What to do: Every entry needs to be written out again exactly.

Records shown:
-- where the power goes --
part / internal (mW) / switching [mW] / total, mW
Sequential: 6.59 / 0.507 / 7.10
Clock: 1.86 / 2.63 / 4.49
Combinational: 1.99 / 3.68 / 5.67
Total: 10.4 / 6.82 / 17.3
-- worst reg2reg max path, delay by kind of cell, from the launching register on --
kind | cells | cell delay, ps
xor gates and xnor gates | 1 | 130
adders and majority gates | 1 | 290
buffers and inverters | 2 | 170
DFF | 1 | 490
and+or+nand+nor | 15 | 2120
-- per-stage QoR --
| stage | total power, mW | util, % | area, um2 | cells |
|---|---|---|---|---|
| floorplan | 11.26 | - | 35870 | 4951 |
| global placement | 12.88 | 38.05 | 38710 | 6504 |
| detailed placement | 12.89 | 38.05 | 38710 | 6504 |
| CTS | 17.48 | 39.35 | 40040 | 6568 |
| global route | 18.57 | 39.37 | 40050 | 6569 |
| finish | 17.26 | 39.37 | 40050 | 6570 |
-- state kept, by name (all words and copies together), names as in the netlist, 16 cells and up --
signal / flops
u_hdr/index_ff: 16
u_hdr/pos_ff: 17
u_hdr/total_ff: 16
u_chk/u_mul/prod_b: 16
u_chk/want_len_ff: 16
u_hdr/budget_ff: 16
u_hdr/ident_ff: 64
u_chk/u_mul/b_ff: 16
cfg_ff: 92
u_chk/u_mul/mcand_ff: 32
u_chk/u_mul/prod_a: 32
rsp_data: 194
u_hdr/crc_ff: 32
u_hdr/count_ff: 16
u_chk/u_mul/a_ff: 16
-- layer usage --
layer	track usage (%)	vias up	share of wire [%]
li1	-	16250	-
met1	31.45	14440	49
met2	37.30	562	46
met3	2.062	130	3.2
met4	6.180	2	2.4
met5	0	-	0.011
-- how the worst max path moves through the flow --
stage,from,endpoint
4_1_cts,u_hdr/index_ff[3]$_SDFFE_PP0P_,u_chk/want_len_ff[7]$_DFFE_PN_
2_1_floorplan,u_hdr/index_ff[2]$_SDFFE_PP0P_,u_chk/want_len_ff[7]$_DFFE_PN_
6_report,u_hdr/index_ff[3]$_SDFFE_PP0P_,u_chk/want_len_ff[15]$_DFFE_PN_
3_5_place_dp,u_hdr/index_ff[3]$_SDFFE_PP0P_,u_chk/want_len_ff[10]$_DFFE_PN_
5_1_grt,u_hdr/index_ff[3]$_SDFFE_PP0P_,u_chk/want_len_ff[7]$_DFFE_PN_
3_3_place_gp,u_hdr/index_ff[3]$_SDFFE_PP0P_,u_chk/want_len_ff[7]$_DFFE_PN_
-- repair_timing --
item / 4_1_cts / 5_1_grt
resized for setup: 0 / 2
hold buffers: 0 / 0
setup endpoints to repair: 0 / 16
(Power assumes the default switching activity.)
--- config.mk ---
export PLATFORM = sky130hd
export DESIGN_NAME = tbc_front
export DESIGN_NICKNAME = d
export VERILOG_FILES = /design/src/tbc_pkg.sv /design/src/tbc_front.sv
export SDC_FILE = /design/constraint.sdc
export NUM_CORES = 2
export LEC_CHECK = 0
export BUFFER_PORTS_ARGS = -buffer_cell sky130_fd_sc_hd__buf_2
export CAP_MARGIN = 15
export CORE_MARGIN = 1
export CORE_UTILIZATION = 29
export DETAILED_ROUTE_END_ITERATION = 8
export GPL_ROUTABILITY_DRIVEN = 0
export GPL_TIMING_DRIVEN = 0
export PLACE_DENSITY_LB_ADDON = 0.25
export REMOVE_ABC_BUFFERS = 1
export SLEW_MARGIN = 10
export SYNTH_ARGS = -nofsm -noshare
export SYNTH_HDL_FRONTEND = slang
export SYNTH_SLANG_ARGS = --single-unit
export TNS_END_PERCENT = 10
--- constraint.sdc ---
create_clock -name clk -period 18.23 [get_ports clk]
set_input_delay 3.646 -clock clk [delete_from_list [all_inputs] [get_ports clk]]
set_output_delay 3.646 -clock clk [all_outputs]
set_load 0.005 [all_outputs]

Answer section:
-- where the power goes --
part / internal (mW) / switching [mW] / total, mW
Sequential: 6.59 / 0.507 / 7.10
Clock: 1.86 / 2.63 / 4.49
Combinational: 1.99 / 3.68 / 5.67
Total: 10.4 / 6.82 / 17.3
-- worst reg2reg max path, delay by kind of cell, from the launching register on --
kind | cells | cell delay, ps
xor gates and xnor gates | 1 | 130
adders and majority gates | 1 | 290
buffers and inverters | 2 | 170
DFF | 1 | 490
and+or+nand+nor | 15 | 2120
-- per-stage QoR --
| stage | total power, mW | util, % | area, um2 | cells |
|---|---|---|---|---|
| floorplan | 11.26 | - | 35870 | 4951 |
| global placement | 12.88 | 38.05 | 38710 | 6504 |
| detailed placement | 12.89 | 38.05 | 38710 | 6504 |
| CTS | 17.48 | 39.35 | 40040 | 6568 |
| global route | 18.57 | 39.37 | 40050 | 6569 |
| finish | 17.26 | 39.37 | 40050 | 6570 |
-- state kept, by name (all words and copies together), names as in the netlist, 16 cells and up --
signal / flops
u_hdr/index_ff: 16
u_hdr/pos_ff: 17
u_hdr/total_ff: 16
u_chk/u_mul/prod_b: 16
u_chk/want_len_ff: 16
u_hdr/budget_ff: 16
u_hdr/ident_ff: 64
u_chk/u_mul/b_ff: 16
cfg_ff: 92
u_chk/u_mul/mcand_ff: 32
u_chk/u_mul/prod_a: 32
rsp_data: 194
u_hdr/crc_ff: 32
u_hdr/count_ff: 16
u_chk/u_mul/a_ff: 16
-- layer usage --
layer	track usage (%)	vias up	share of wire [%]
li1	-	16250	-
met1	31.45	14440	49
met2	37.30	562	46
met3	2.062	130	3.2
met4	6.180	2	2.4
met5	0	-	0.011
-- how the worst max path moves through the flow --
stage,from,endpoint
4_1_cts,u_hdr/index_ff[3]$_SDFFE_PP0P_,u_chk/want_len_ff[7]$_DFFE_PN_
2_1_floorplan,u_hdr/index_ff[2]$_SDFFE_PP0P_,u_chk/want_len_ff[7]$_DFFE_PN_
6_report,u_hdr/index_ff[3]$_SDFFE_PP0P_,u_chk/want_len_ff[15]$_DFFE_PN_
3_5_place_dp,u_hdr/index_ff[3]$_SDFFE_PP0P_,u_chk/want_len_ff[10]$_DFFE_PN_
5_1_grt,u_hdr/index_ff[3]$_SDFFE_PP0P_,u_chk/want_len_ff[7]$_DFFE_PN_
3_3_place_gp,u_hdr/index_ff[3]$_SDFFE_PP0P_,u_chk/want_len_ff[7]$_DFFE_PN_
-- repair_timing --
item / 4_1_cts / 5_1_grt
resized for setup: 0 / 2
hold buffers: 0 / 0
setup endpoints to repair: 0 / 16
(Power assumes the default switching activity.)
--- config.mk ---
export PLATFORM = sky130hd
export DESIGN_NAME = tbc_front
export DESIGN_NICKNAME = d
export VERILOG_FILES = /design/src/tbc_pkg.sv /design/src/tbc_front.sv
export SDC_FILE = /design/constraint.sdc
export NUM_CORES = 2
export LEC_CHECK = 0
export BUFFER_PORTS_ARGS = -buffer_cell sky130_fd_sc_hd__buf_2
export CAP_MARGIN = 15
export CORE_MARGIN = 1
export CORE_UTILIZATION = 29
export DETAILED_ROUTE_END_ITERATION = 8
export GPL_ROUTABILITY_DRIVEN = 0
export GPL_TIMING_DRIVEN = 0
export PLACE_DENSITY_LB_ADDON = 0.25
export REMOVE_ABC_BUFFERS = 1
export SLEW_MARGIN = 10
export SYNTH_ARGS = -nofsm -noshare
export SYNTH_HDL_FRONTEND = slang
export SYNTH_SLANG_ARGS = --single-unit
export TNS_END_PERCENT = 10
--- constraint.sdc ---
create_clock -name clk -period 18.23 [get_ports clk]
set_input_delay 3.646 -clock clk [delete_from_list [all_inputs] [get_ports clk]]
set_output_delay 3.646 -clock clk [all_outputs]
set_load 0.005 [all_outputs]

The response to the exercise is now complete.